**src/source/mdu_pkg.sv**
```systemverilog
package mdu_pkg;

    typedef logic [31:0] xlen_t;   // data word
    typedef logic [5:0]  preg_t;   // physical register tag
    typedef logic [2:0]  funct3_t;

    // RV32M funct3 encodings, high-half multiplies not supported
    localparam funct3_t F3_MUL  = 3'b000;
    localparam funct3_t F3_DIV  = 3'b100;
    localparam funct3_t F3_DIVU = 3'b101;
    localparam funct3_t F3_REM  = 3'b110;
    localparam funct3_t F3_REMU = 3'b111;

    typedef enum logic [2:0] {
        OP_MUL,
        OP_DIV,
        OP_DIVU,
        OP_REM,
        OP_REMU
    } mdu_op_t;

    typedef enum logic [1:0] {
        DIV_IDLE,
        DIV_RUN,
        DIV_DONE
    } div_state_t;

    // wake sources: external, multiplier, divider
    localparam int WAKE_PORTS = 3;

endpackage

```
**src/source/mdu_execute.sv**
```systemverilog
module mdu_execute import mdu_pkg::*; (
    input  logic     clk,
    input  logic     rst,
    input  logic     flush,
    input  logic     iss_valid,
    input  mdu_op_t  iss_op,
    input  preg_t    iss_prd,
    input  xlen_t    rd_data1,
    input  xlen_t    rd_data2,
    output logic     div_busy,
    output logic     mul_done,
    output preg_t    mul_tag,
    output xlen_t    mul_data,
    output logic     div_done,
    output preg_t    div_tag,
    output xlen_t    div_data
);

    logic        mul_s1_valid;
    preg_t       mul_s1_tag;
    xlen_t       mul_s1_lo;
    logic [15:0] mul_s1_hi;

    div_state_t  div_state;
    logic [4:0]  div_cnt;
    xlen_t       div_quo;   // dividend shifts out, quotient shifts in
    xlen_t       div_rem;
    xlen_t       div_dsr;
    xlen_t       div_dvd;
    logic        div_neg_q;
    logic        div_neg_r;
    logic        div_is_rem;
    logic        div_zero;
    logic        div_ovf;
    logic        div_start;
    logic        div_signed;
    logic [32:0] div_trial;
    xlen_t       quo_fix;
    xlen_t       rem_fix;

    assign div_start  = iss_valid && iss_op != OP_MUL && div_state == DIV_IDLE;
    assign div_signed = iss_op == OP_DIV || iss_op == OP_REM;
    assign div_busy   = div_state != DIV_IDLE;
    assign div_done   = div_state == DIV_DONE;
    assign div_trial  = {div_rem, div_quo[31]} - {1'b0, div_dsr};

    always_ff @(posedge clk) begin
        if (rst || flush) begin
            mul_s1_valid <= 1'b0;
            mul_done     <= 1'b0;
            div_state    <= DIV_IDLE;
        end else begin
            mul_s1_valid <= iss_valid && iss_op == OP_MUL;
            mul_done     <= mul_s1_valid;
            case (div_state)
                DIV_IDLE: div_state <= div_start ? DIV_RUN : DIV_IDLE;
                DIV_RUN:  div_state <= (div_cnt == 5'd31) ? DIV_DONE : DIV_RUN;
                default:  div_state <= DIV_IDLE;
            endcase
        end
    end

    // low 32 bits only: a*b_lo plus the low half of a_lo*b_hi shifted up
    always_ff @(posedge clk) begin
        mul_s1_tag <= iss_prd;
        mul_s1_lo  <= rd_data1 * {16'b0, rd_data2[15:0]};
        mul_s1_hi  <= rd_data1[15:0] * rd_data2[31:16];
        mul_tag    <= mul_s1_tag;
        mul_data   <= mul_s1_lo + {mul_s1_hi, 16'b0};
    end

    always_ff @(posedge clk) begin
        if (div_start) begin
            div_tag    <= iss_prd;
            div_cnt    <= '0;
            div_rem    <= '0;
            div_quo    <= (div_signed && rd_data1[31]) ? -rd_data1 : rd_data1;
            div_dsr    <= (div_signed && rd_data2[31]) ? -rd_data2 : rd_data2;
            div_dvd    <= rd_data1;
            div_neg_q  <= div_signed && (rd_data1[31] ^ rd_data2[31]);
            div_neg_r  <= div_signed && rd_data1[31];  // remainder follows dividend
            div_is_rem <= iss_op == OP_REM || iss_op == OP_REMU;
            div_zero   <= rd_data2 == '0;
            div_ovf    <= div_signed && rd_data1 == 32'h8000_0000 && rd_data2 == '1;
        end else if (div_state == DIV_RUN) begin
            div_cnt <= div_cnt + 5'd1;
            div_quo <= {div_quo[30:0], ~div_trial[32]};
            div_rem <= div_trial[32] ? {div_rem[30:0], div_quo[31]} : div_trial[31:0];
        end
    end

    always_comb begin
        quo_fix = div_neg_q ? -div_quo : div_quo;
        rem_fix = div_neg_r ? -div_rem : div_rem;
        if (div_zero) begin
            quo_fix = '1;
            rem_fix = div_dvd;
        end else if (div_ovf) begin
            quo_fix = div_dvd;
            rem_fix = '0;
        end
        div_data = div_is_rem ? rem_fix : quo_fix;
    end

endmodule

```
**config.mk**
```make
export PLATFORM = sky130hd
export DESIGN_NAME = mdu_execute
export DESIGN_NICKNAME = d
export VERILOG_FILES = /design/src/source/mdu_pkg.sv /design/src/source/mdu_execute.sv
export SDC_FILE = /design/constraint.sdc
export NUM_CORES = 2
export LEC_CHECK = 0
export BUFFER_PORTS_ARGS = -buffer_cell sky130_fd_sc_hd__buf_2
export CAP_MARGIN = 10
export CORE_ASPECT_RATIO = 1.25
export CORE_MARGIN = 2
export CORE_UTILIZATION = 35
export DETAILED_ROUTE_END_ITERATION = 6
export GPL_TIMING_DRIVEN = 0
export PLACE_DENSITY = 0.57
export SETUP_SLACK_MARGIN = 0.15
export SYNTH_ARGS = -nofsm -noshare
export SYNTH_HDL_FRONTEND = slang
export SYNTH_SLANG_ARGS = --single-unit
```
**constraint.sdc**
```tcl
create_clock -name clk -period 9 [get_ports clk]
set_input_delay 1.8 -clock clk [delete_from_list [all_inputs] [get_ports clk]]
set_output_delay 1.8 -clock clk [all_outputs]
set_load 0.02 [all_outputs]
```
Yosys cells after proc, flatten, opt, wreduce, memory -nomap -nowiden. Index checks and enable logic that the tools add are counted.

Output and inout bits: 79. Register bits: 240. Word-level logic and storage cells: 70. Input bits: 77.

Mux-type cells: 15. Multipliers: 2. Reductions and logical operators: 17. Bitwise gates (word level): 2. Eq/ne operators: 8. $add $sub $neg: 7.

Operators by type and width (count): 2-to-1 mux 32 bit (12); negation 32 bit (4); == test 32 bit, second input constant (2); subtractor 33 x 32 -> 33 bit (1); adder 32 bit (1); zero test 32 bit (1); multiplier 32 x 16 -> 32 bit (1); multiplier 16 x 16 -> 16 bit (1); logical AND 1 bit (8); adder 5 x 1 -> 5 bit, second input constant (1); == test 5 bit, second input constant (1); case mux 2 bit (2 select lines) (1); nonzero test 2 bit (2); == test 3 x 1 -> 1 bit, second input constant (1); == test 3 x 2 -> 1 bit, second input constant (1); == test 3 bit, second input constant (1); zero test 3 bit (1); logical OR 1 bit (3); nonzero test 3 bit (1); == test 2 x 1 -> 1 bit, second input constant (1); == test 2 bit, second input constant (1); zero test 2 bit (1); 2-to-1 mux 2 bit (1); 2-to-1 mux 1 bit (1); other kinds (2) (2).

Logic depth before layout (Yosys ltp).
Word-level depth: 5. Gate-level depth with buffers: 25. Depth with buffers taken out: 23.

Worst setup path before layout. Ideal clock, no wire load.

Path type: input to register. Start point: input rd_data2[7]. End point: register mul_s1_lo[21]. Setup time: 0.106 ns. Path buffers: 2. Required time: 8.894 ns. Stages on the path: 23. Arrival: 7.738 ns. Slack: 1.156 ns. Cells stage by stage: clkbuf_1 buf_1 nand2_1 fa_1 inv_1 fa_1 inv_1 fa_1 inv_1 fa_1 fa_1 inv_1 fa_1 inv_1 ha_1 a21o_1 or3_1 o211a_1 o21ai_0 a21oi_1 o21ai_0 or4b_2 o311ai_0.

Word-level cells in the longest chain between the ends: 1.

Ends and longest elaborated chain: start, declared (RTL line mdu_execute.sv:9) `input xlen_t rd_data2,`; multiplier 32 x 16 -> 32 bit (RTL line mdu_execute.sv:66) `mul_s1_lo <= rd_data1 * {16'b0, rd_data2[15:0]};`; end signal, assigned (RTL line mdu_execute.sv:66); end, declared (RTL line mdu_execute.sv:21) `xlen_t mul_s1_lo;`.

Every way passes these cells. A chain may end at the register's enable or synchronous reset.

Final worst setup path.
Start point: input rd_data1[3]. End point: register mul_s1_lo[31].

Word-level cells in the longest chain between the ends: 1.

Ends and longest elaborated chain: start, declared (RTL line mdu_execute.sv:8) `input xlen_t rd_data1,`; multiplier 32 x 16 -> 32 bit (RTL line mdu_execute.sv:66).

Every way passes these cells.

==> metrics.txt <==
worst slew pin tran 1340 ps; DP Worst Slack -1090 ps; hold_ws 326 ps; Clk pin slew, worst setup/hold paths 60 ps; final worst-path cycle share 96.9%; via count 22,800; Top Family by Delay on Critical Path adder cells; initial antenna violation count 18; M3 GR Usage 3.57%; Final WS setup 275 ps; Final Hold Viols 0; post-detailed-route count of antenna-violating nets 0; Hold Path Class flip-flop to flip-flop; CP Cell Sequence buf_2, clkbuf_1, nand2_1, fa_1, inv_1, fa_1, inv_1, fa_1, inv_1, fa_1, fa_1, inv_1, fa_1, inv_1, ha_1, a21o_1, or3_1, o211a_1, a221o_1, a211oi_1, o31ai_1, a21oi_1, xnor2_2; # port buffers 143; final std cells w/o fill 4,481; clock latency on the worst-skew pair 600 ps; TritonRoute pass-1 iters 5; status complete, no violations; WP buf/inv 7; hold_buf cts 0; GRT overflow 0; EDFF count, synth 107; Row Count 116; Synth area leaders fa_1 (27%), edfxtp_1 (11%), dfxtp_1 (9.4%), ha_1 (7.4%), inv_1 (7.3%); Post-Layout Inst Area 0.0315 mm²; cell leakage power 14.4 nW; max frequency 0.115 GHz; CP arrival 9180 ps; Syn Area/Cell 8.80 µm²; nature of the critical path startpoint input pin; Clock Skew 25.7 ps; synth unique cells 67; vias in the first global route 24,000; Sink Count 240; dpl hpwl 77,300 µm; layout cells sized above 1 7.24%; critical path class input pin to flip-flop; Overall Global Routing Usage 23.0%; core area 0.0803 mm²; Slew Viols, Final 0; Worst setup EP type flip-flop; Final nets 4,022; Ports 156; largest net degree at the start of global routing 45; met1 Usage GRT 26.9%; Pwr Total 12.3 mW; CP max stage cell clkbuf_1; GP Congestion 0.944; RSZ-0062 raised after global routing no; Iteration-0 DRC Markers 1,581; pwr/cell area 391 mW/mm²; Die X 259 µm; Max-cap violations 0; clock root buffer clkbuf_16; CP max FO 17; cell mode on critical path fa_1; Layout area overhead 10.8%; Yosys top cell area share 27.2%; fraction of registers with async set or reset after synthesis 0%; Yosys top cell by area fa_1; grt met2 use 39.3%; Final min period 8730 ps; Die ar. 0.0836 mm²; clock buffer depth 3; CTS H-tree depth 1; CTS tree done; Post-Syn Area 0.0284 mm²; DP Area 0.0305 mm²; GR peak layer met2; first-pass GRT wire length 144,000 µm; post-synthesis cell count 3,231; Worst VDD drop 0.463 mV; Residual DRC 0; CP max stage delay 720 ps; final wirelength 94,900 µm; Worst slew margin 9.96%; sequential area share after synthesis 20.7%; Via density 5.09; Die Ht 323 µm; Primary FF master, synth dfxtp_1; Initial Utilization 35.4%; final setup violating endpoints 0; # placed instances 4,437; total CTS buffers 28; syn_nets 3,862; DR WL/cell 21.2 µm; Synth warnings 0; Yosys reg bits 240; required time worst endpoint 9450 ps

==

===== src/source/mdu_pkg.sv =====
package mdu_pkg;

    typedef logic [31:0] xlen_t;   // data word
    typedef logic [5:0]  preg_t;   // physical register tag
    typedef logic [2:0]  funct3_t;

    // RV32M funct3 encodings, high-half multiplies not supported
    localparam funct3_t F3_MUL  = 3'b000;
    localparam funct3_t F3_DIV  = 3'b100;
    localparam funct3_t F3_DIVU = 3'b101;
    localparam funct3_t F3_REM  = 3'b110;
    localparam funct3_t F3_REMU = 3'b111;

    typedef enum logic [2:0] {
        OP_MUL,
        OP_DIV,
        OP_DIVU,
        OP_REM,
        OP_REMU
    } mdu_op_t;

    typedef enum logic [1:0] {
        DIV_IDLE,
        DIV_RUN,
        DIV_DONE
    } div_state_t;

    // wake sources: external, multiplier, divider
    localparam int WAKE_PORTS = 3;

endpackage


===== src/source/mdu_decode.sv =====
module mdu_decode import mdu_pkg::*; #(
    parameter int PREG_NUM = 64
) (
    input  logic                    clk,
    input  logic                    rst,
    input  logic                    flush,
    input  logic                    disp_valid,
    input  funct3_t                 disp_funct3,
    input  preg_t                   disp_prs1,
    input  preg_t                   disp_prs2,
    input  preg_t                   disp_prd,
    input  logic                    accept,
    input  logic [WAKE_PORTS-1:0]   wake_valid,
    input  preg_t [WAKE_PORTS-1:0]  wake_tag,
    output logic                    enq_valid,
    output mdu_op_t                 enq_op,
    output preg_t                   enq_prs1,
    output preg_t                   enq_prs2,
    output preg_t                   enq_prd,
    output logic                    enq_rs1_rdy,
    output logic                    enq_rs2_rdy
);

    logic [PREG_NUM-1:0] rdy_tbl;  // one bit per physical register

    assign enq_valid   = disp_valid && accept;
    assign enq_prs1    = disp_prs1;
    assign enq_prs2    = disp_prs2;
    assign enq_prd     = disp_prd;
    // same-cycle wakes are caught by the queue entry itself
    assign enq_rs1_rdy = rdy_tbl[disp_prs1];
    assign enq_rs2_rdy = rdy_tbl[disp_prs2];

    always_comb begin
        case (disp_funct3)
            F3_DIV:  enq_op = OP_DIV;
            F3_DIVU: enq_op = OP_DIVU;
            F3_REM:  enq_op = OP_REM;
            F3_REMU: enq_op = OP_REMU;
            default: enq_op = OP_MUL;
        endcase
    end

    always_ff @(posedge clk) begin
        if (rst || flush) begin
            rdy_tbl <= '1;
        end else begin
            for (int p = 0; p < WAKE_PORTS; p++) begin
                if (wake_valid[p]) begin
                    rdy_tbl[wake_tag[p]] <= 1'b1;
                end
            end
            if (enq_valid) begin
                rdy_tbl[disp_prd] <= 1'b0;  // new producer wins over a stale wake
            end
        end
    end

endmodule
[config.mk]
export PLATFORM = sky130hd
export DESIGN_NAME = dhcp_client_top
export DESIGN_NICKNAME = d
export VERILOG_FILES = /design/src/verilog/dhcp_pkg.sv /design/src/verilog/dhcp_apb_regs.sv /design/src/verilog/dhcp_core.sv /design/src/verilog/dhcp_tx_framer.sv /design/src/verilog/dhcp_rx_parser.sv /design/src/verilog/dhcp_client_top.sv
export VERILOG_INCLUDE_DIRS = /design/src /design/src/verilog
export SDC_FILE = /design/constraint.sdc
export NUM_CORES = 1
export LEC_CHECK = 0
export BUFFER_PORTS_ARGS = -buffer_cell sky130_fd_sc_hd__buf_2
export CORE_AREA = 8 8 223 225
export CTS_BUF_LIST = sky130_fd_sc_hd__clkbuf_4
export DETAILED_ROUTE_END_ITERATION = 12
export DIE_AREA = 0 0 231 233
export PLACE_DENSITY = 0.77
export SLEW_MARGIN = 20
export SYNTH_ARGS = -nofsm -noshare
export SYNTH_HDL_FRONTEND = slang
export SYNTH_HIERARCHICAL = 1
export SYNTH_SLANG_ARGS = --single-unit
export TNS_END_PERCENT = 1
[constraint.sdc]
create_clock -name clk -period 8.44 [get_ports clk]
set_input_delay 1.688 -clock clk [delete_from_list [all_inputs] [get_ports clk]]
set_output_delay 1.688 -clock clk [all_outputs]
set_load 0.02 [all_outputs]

> **Directions**
Wherever "before" appears in a line of the entries, copy that line.

> **Solved exercise**
Logic depth before layout (Yosys ltp).
Worst setup path before layout. Ideal clock, no wire load.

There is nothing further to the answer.